Stored data:
•••••

<file path="config.mk">
export PLATFORM = sky130hd
export DESIGN_NAME = race_controller
export DESIGN_NICKNAME = d
export VERILOG_FILES = /design/src/rtl/race_pkg.sv /design/src/rtl/game_tick_gen.sv /design/src/rtl/race_controller.sv
export SDC_FILE = /design/constraint.sdc
export NUM_CORES = 1
export LEC_CHECK = 0
export ABC_CLOCK_PERIOD_IN_PS = 2700
export CAP_MARGIN = 20
export CELL_PAD_IN_SITES_DETAIL_PLACEMENT = 1
export CELL_PAD_IN_SITES_GLOBAL_PLACEMENT = 1
export CORE_MARGIN = 2
export CORE_UTILIZATION = 30
export CTS_BUF_LIST = sky130_fd_sc_hd__clkbuf_8
export DETAILED_ROUTE_END_ITERATION = 7
export PLACE_DENSITY_LB_ADDON = 0.1
export REMOVE_ABC_BUFFERS = 1
export SETUP_SLACK_MARGIN = 0.4
export SYNTH_ARGS = -nofsm -noshare
export SYNTH_HDL_FRONTEND = slang
export SYNTH_SLANG_ARGS = --single-unit
export TNS_END_PERCENT = 100
</file>
<file path="constraint.sdc">
create_clock -name clk -period 2.7 [get_ports clk]
set_input_delay 0.27 -clock clk [delete_from_list [all_inputs] [get_ports clk]]
set_output_delay 0.27 -clock clk [all_outputs]
set_load 0.03 [all_outputs]
</file>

•••••

Within the records, how many lines include "constraint"? The answer is the number and nothing else.

Result: 2